Stored items from a collection:
______________________________
[config.mk]
export PLATFORM = sky130hd
export DESIGN_NAME = pci_req_arbiter
export DESIGN_NICKNAME = d
export VERILOG_FILES = /design/src/rtl/pci_arb_pkg.sv /design/src/rtl/rr_pick4.sv /design/src/rtl/pci_req_arbiter.sv
export SDC_FILE = /design/constraint.sdc
export NUM_CORES = 1
export LEC_CHECK = 0
export ABC_AREA = 1
export BUFFER_PORTS_ARGS = -buffer_cell sky130_fd_sc_hd__buf_2
export CORE_ASPECT_RATIO = 0.9
export CORE_MARGIN = 2
export CORE_UTILIZATION = 30
export DETAILED_ROUTE_END_ITERATION = 7
export HOLD_SLACK_MARGIN = 0.12
export SLEW_MARGIN = 20
export SYNTH_ARGS = -nofsm -noshare
export SYNTH_HDL_FRONTEND = slang
export SYNTH_SLANG_ARGS = --single-unit
[constraint.sdc]
create_clock -name clk -period 5 [get_ports clk]
set_input_delay 0.5 -clock clk [delete_from_list [all_inputs] [get_ports clk]]
set_output_delay 0.5 -clock clk [all_outputs]
set_load 0.05 [all_outputs]
[src/rtl/pci_arb_pkg.sv]
// Shared types and constants for the four-agent PCI request arbiter.
package pci_arb_pkg;

  localparam int unsigned NUM_AGENTS          = 4;
  localparam int unsigned IDX_W               = 2;
  localparam int unsigned GNT_TIMEOUT_DEFAULT = 16;
  // Wide enough for the largest legal GNT_TIMEOUT (31).
  localparam int unsigned CNT_W               = 5;

  typedef enum logic [1:0] {
    StIdle,
    StGrant,
    StBusy
  } arb_state_e;

endpackage

[src/rtl/rr_pick4.sv]
// Combinational round-robin finder: first active request after `last`, wrapping back to `last`.
module rr_pick4
  import pci_arb_pkg::*;
(
  input  logic [NUM_AGENTS-1:0] req,
  input  logic [IDX_W-1:0]      last,
  output logic [IDX_W-1:0]      winner,
  output logic                  any
);

  logic [IDX_W-1:0] cand;

  always_comb begin
    winner = last;
    any    = 1'b0;
    cand   = '0;
    // Offset NUM_AGENTS wraps to `last` itself, so the previous owner is scanned last.
    for (int unsigned k = 1; k <= NUM_AGENTS; k++) begin
      cand = last + IDX_W'(k);
      if (!any && req[cand]) begin
        winner = cand;
        any    = 1'b1;
      end
    end
  end

endmodule

[src/rtl/pci_req_arbiter.sv]
// Four-agent PCI REQ#/GNT# arbiter with round-robin fairness and unused-grant timeout.
// Optional bus parking in IDLE is enabled by defining PCI_ARB_PARK_EN.
module pci_req_arbiter
  import pci_arb_pkg::*;
#(
  parameter int unsigned GNT_TIMEOUT = GNT_TIMEOUT_DEFAULT
) (
  input  logic                  clk,
  input  logic                  reset,
  input  logic [NUM_AGENTS-1:0] req_n,
  input  logic                  frame_n,
  input  logic                  irdy_n,
  output logic [IDX_W-1:0]      gnt_idx,
  output logic                  gnt_valid,
  output logic                  bus_busy
);

  localparam logic [CNT_W-1:0] CntLast = CNT_W'(GNT_TIMEOUT - 1);
  localparam logic [CNT_W-1:0] CntMax  = '1;

  arb_state_e       state_q, state_d;
  logic [IDX_W-1:0] gnt_idx_q, gnt_idx_d;
  logic             gnt_valid_q, gnt_valid_d;
  logic             bus_busy_q, bus_busy_d;
  logic [CNT_W-1:0] cnt_q, cnt_d;
  logic [IDX_W-1:0] last_q, last_d;
  logic             release_grant;

  logic [IDX_W-1:0] winner;
  logic             any_req;

  rr_pick4 u_pick (
    .req    (~req_n),
    .last   (last_q),
    .winner (winner),
    .any    (any_req)
  );

`ifdef PCI_ARB_PARK_EN
  // Parking target: agent 0 out of reset, then the most recent owner.
  logic [IDX_W-1:0] park_q, park_d;
`endif

  always_comb begin
    state_d       = state_q;
    gnt_idx_d     = gnt_idx_q;
    gnt_valid_d   = gnt_valid_q;
    bus_busy_d    = bus_busy_q;
    cnt_d         = cnt_q;
    last_d        = last_q;
    release_grant = 1'b0;
`ifdef PCI_ARB_PARK_EN
    park_d        = park_q;
`endif

    unique case (state_q)
      StIdle: begin
        if (any_req) begin
          gnt_idx_d   = winner;
          gnt_valid_d = 1'b1;
          cnt_d       = '0;
          state_d     = StGrant;
        end else begin
`ifdef PCI_ARB_PARK_EN
          gnt_idx_d   = park_q;
          gnt_valid_d = 1'b1;
`else
          gnt_valid_d = 1'b0;
`endif
        end
      end

      StGrant: begin
        if (!frame_n) begin
          state_d    = StBusy;
          bus_busy_d = 1'b1;
        end else if (req_n[gnt_idx_q]) begin
          release_grant = 1'b1;
        end else if (cnt_q == CntLast) begin
          release_grant = 1'b1;
        end else if (cnt_q != CntMax) begin
          cnt_d = cnt_q + 1'b1;
        end
      end

      StBusy: begin
        if (frame_n && irdy_n) begin
          release_grant = 1'b1;
          bus_busy_d    = 1'b0;
        end
      end

      default: begin
        state_d = StIdle;
      end
    endcase

    if (release_grant) begin
      gnt_valid_d = 1'b0;
      last_d      = gnt_idx_q;
      state_d     = StIdle;
`ifdef PCI_ARB_PARK_EN
      park_d      = gnt_idx_q;
`endif
    end
  end

  always_ff @(posedge clk) begin
    if (reset) begin
      state_q     <= StIdle;
      gnt_idx_q   <= '0;
      gnt_valid_q <= 1'b0;
      bus_busy_q  <= 1'b0;
      cnt_q       <= '0;
      last_q      <= IDX_W'(NUM_AGENTS - 1);
`ifdef PCI_ARB_PARK_EN
      park_q      <= '0;
`endif
    end else begin
      state_q     <= state_d;
      gnt_idx_q   <= gnt_idx_d;
      gnt_valid_q <= gnt_valid_d;
      bus_busy_q  <= bus_busy_d;
      cnt_q       <= cnt_d;
      last_q      <= last_d;
`ifdef PCI_ARB_PARK_EN
      park_q      <= park_d;
`endif
    end
  end

  assign gnt_idx   = gnt_idx_q;
  assign gnt_valid = gnt_valid_q;
  assign bus_busy  = bus_busy_q;

endmodule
______________________________
## TASK REQUIREMENTS
Restate each entry exactly, skipping none.

## WRITTEN SOLUTION
[config.mk]
export PLATFORM = sky130hd
export DESIGN_NAME = pci_req_arbiter
export DESIGN_NICKNAME = d
export VERILOG_FILES = /design/src/rtl/pci_arb_pkg.sv /design/src/rtl/rr_pick4.sv /design/src/rtl/pci_req_arbiter.sv
export SDC_FILE = /design/constraint.sdc
export NUM_CORES = 1
export LEC_CHECK = 0
export ABC_AREA = 1
export BUFFER_PORTS_ARGS = -buffer_cell sky130_fd_sc_hd__buf_2
export CORE_ASPECT_RATIO = 0.9
export CORE_MARGIN = 2
export CORE_UTILIZATION = 30
export DETAILED_ROUTE_END_ITERATION = 7
export HOLD_SLACK_MARGIN = 0.12
export SLEW_MARGIN = 20
export SYNTH_ARGS = -nofsm -noshare
export SYNTH_HDL_FRONTEND = slang
export SYNTH_SLANG_ARGS = --single-unit
[constraint.sdc]
create_clock -name clk -period 5 [get_ports clk]
set_input_delay 0.5 -clock clk [delete_from_list [all_inputs] [get_ports clk]]
set_output_delay 0.5 -clock clk [all_outputs]
set_load 0.05 [all_outputs]
[src/rtl/pci_arb_pkg.sv]
// Shared types and constants for the four-agent PCI request arbiter.
package pci_arb_pkg;

  localparam int unsigned NUM_AGENTS          = 4;
  localparam int unsigned IDX_W               = 2;
  localparam int unsigned GNT_TIMEOUT_DEFAULT = 16;
  // Wide enough for the largest legal GNT_TIMEOUT (31).
  localparam int unsigned CNT_W               = 5;

  typedef enum logic [1:0] {
    StIdle,
    StGrant,
    StBusy
  } arb_state_e;

endpackage

[src/rtl/rr_pick4.sv]
// Combinational round-robin finder: first active request after `last`, wrapping back to `last`.
module rr_pick4
  import pci_arb_pkg::*;
(
  input  logic [NUM_AGENTS-1:0] req,
  input  logic [IDX_W-1:0]      last,
  output logic [IDX_W-1:0]      winner,
  output logic                  any
);

  logic [IDX_W-1:0] cand;

  always_comb begin
    winner = last;
    any    = 1'b0;
    cand   = '0;
    // Offset NUM_AGENTS wraps to `last` itself, so the previous owner is scanned last.
    for (int unsigned k = 1; k <= NUM_AGENTS; k++) begin
      cand = last + IDX_W'(k);
      if (!any && req[cand]) begin
        winner = cand;
        any    = 1'b1;
      end
    end
  end

endmodule

[src/rtl/pci_req_arbiter.sv]
// Four-agent PCI REQ#/GNT# arbiter with round-robin fairness and unused-grant timeout.
// Optional bus parking in IDLE is enabled by defining PCI_ARB_PARK_EN.
module pci_req_arbiter
  import pci_arb_pkg::*;
#(
  parameter int unsigned GNT_TIMEOUT = GNT_TIMEOUT_DEFAULT
) (
  input  logic                  clk,
  input  logic                  reset,
  input  logic [NUM_AGENTS-1:0] req_n,
  input  logic                  frame_n,
  input  logic                  irdy_n,
  output logic [IDX_W-1:0]      gnt_idx,
  output logic                  gnt_valid,
  output logic                  bus_busy
);

  localparam logic [CNT_W-1:0] CntLast = CNT_W'(GNT_TIMEOUT - 1);
  localparam logic [CNT_W-1:0] CntMax  = '1;

  arb_state_e       state_q, state_d;
  logic [IDX_W-1:0] gnt_idx_q, gnt_idx_d;
  logic             gnt_valid_q, gnt_valid_d;
  logic             bus_busy_q, bus_busy_d;
  logic [CNT_W-1:0] cnt_q, cnt_d;
  logic [IDX_W-1:0] last_q, last_d;
  logic             release_grant;

  logic [IDX_W-1:0] winner;
  logic             any_req;

  rr_pick4 u_pick (
    .req    (~req_n),
    .last   (last_q),
    .winner (winner),
    .any    (any_req)
  );

`ifdef PCI_ARB_PARK_EN
  // Parking target: agent 0 out of reset, then the most recent owner.
  logic [IDX_W-1:0] park_q, park_d;
`endif

  always_comb begin
    state_d       = state_q;
    gnt_idx_d     = gnt_idx_q;
    gnt_valid_d   = gnt_valid_q;
    bus_busy_d    = bus_busy_q;
    cnt_d         = cnt_q;
    last_d        = last_q;
    release_grant = 1'b0;
`ifdef PCI_ARB_PARK_EN
    park_d        = park_q;
`endif

    unique case (state_q)
      StIdle: begin
        if (any_req) begin
          gnt_idx_d   = winner;
          gnt_valid_d = 1'b1;
          cnt_d       = '0;
          state_d     = StGrant;
        end else begin
`ifdef PCI_ARB_PARK_EN
          gnt_idx_d   = park_q;
          gnt_valid_d = 1'b1;
`else
          gnt_valid_d = 1'b0;
`endif
        end
      end

      StGrant: begin
        if (!frame_n) begin
          state_d    = StBusy;
          bus_busy_d = 1'b1;
        end else if (req_n[gnt_idx_q]) begin
          release_grant = 1'b1;
        end else if (cnt_q == CntLast) begin
          release_grant = 1'b1;
        end else if (cnt_q != CntMax) begin
          cnt_d = cnt_q + 1'b1;
        end
      end

      StBusy: begin
        if (frame_n && irdy_n) begin
          release_grant = 1'b1;
          bus_busy_d    = 1'b0;
        end
      end

      default: begin
        state_d = StIdle;
      end
    endcase

    if (release_grant) begin
      gnt_valid_d = 1'b0;
      last_d      = gnt_idx_q;
      state_d     = StIdle;
`ifdef PCI_ARB_PARK_EN
      park_d      = gnt_idx_q;
`endif
    end
  end

  always_ff @(posedge clk) begin
    if (reset) begin
      state_q     <= StIdle;
      gnt_idx_q   <= '0;
      gnt_valid_q <= 1'b0;
      bus_busy_q  <= 1'b0;
      cnt_q       <= '0;
      last_q      <= IDX_W'(NUM_AGENTS - 1);
`ifdef PCI_ARB_PARK_EN
      park_q      <= '0;
`endif
    end else begin
      state_q     <= state_d;
      gnt_idx_q   <= gnt_idx_d;
      gnt_valid_q <= gnt_valid_d;
      bus_busy_q  <= bus_busy_d;
      cnt_q       <= cnt_d;
      last_q      <= last_d;
`ifdef PCI_ARB_PARK_EN
      park_q      <= park_d;
`endif
    end
  end

  assign gnt_idx   = gnt_idx_q;
  assign gnt_valid = gnt_valid_q;
  assign bus_busy  = bus_busy_q;

endmodule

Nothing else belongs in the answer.